Problem description: From the first line of the data below, copy each line up to the one containing "worst min register", and include that line too.

Stored data entries:
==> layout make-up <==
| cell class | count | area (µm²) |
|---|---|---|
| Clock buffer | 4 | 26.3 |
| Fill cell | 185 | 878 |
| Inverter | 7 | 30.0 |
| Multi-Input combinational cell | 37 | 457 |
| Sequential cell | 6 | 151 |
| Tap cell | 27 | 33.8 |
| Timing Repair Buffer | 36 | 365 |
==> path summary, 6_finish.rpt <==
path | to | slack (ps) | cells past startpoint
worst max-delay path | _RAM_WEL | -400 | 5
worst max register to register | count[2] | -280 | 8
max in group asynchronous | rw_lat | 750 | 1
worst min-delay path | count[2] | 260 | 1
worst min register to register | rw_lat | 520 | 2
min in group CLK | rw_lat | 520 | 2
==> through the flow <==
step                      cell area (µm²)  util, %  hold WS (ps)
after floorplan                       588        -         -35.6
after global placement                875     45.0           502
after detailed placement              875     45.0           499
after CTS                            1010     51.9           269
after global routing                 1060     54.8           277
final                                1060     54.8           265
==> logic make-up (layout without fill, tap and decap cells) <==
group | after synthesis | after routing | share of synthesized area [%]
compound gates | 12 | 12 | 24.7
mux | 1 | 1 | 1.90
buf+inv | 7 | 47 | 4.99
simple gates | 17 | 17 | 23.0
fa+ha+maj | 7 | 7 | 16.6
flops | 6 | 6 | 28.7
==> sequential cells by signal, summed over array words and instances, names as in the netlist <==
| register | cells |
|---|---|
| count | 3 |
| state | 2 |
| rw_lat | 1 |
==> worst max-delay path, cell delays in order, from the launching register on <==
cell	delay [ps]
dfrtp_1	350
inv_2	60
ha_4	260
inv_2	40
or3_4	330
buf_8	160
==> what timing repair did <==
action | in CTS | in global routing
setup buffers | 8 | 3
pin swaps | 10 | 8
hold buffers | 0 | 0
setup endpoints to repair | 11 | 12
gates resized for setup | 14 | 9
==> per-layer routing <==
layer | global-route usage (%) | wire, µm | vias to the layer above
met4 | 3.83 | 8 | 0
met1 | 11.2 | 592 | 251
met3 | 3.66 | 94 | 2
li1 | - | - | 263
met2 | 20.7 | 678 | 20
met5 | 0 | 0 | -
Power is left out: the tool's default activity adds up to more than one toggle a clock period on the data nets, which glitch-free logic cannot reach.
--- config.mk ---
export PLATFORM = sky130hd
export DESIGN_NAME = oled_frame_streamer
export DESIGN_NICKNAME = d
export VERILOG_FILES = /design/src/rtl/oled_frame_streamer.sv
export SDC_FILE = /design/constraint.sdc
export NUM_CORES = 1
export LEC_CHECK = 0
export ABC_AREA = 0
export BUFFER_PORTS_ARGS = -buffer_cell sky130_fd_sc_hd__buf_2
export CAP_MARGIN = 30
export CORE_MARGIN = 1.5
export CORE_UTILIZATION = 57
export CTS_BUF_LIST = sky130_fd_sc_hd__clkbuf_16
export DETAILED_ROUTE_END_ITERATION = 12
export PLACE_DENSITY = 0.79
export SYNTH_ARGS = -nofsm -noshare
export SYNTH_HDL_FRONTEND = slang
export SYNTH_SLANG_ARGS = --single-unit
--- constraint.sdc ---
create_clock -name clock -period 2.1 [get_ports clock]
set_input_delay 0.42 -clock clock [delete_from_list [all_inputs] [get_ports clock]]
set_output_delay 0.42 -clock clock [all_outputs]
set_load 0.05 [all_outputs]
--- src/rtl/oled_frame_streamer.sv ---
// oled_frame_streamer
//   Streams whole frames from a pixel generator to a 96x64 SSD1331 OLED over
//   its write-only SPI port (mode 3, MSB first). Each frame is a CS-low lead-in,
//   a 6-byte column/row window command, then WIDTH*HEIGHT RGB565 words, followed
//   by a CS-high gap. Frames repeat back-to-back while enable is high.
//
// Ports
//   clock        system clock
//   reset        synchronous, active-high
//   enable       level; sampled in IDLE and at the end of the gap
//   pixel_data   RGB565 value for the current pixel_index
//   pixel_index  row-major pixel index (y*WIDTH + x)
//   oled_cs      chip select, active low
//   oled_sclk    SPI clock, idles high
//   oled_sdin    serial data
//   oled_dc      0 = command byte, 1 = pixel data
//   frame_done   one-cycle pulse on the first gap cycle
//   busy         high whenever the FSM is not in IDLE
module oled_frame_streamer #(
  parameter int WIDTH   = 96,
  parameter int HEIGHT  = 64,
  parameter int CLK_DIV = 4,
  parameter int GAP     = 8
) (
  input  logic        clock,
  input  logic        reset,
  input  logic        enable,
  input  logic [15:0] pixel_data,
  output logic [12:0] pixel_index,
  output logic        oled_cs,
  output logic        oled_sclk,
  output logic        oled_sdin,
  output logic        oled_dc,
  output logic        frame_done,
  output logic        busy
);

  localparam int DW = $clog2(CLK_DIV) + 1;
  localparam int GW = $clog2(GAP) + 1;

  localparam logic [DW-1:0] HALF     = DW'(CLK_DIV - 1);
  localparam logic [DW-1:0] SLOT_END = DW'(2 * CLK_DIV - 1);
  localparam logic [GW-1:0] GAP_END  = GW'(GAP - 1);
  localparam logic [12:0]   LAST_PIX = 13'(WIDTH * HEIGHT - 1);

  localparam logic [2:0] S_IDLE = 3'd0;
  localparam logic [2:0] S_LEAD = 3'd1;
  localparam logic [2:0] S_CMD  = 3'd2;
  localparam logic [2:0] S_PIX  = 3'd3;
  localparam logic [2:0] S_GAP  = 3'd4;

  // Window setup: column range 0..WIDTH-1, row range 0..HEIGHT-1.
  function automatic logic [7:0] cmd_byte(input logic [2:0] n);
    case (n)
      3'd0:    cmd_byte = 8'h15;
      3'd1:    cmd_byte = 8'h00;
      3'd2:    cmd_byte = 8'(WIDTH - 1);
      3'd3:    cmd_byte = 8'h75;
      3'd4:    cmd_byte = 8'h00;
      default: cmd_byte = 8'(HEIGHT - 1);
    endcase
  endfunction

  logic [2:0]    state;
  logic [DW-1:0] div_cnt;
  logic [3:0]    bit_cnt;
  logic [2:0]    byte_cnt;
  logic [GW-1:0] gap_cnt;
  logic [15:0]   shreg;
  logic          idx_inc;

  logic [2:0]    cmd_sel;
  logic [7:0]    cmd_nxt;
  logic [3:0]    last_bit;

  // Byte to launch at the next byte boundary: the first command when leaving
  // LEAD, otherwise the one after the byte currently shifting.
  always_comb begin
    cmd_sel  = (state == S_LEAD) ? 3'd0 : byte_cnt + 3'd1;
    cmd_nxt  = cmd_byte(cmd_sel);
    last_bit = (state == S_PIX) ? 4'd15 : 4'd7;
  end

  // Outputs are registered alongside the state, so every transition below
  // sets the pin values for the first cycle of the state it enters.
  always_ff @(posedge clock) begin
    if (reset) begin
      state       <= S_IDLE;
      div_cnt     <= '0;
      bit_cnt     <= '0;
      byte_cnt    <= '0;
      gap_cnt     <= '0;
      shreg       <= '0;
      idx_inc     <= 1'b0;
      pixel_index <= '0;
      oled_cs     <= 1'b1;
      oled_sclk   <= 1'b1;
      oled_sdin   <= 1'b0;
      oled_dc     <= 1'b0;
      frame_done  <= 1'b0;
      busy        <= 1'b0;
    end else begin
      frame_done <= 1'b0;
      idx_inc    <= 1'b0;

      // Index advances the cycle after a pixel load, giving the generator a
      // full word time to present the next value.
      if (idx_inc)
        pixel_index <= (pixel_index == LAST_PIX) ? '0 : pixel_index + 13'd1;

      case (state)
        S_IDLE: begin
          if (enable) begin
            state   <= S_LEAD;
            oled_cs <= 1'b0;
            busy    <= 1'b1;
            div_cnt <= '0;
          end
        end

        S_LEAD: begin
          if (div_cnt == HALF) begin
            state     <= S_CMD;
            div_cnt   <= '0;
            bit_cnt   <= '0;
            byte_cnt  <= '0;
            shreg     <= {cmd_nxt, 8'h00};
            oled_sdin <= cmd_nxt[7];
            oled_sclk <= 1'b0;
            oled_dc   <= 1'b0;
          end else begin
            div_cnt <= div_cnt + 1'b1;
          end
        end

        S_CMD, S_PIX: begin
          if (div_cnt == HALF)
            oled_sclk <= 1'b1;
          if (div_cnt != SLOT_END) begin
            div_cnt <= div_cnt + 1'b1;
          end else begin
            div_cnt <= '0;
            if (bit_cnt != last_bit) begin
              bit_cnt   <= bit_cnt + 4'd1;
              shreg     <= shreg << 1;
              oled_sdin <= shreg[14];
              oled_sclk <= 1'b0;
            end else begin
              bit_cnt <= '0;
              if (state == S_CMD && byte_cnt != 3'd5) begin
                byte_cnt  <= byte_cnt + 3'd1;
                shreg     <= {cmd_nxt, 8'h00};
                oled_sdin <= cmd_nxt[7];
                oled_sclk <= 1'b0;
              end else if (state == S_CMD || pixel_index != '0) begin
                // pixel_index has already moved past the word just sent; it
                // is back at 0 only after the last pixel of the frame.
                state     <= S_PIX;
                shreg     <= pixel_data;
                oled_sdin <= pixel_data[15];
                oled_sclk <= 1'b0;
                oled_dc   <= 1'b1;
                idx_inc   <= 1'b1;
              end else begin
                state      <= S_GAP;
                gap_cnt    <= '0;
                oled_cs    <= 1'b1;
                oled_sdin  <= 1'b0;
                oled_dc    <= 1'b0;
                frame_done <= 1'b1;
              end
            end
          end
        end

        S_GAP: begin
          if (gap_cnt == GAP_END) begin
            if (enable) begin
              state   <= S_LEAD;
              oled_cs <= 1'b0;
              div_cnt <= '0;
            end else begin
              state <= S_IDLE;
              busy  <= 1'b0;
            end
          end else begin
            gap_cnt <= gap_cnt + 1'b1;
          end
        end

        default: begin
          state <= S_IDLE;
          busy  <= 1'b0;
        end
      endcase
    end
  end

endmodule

Response to this task:
==> layout make-up <==
| cell class | count | area (µm²) |
|---|---|---|
| Clock buffer | 4 | 26.3 |
| Fill cell | 185 | 878 |
| Inverter | 7 | 30.0 |
| Multi-Input combinational cell | 37 | 457 |
| Sequential cell | 6 | 151 |
| Tap cell | 27 | 33.8 |
| Timing Repair Buffer | 36 | 365 |
==> path summary, 6_finish.rpt <==
path | to | slack (ps) | cells past startpoint
worst max-delay path | _RAM_WEL | -400 | 5
worst max register to register | count[2] | -280 | 8
max in group asynchronous | rw_lat | 750 | 1
worst min-delay path | count[2] | 260 | 1
worst min register to register | rw_lat | 520 | 2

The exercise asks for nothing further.